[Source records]
----------

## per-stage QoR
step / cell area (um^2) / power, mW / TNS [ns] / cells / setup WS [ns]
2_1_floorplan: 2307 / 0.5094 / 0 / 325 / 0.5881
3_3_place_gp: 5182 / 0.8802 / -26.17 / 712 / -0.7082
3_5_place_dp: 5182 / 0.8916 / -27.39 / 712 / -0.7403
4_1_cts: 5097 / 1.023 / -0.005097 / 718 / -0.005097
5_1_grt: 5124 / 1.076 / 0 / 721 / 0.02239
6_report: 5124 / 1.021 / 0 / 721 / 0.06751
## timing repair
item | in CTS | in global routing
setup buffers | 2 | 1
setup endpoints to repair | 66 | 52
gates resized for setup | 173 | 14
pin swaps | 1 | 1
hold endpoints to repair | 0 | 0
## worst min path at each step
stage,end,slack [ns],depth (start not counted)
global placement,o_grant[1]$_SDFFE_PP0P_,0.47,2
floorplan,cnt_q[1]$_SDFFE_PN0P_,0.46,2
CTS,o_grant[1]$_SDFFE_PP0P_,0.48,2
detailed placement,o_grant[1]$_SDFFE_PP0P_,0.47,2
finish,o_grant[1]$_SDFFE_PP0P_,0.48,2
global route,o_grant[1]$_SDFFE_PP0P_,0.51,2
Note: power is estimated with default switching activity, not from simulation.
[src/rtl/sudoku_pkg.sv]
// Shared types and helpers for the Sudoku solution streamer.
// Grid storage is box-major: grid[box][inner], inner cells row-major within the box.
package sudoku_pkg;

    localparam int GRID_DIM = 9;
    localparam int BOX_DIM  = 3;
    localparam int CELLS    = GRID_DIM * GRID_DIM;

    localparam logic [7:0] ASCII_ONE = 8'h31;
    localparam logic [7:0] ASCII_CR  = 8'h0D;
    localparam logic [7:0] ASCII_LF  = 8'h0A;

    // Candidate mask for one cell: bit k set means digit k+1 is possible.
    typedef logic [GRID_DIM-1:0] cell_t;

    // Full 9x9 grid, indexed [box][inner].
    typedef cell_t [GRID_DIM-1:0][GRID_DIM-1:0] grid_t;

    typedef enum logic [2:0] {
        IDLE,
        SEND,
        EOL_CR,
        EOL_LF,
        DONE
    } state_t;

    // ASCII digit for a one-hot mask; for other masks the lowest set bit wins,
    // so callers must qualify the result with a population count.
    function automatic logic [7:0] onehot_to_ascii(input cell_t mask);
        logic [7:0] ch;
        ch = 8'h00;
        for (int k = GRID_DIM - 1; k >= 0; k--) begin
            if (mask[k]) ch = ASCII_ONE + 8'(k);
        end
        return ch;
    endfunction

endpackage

----------

**Work to be completed**:
Take the lines from the first line of the records through the line holding "finish,o_grant[1]$_SDFFE_PP0P_,0.48,2", both included, and please reproduce them exactly with nothing added.

**Result**:
## per-stage QoR
step / cell area (um^2) / power, mW / TNS [ns] / cells / setup WS [ns]
2_1_floorplan: 2307 / 0.5094 / 0 / 325 / 0.5881
3_3_place_gp: 5182 / 0.8802 / -26.17 / 712 / -0.7082
3_5_place_dp: 5182 / 0.8916 / -27.39 / 712 / -0.7403
4_1_cts: 5097 / 1.023 / -0.005097 / 718 / -0.005097
5_1_grt: 5124 / 1.076 / 0 / 721 / 0.02239
6_report: 5124 / 1.021 / 0 / 721 / 0.06751
## timing repair
item | in CTS | in global routing
setup buffers | 2 | 1
setup endpoints to repair | 66 | 52
gates resized for setup | 173 | 14
pin swaps | 1 | 1
hold endpoints to repair | 0 | 0
## worst min path at each step
stage,end,slack [ns],depth (start not counted)
global placement,o_grant[1]$_SDFFE_PP0P_,0.47,2
floorplan,cnt_q[1]$_SDFFE_PN0P_,0.46,2
CTS,o_grant[1]$_SDFFE_PP0P_,0.48,2
detailed placement,o_grant[1]$_SDFFE_PP0P_,0.47,2
finish,o_grant[1]$_SDFFE_PP0P_,0.48,2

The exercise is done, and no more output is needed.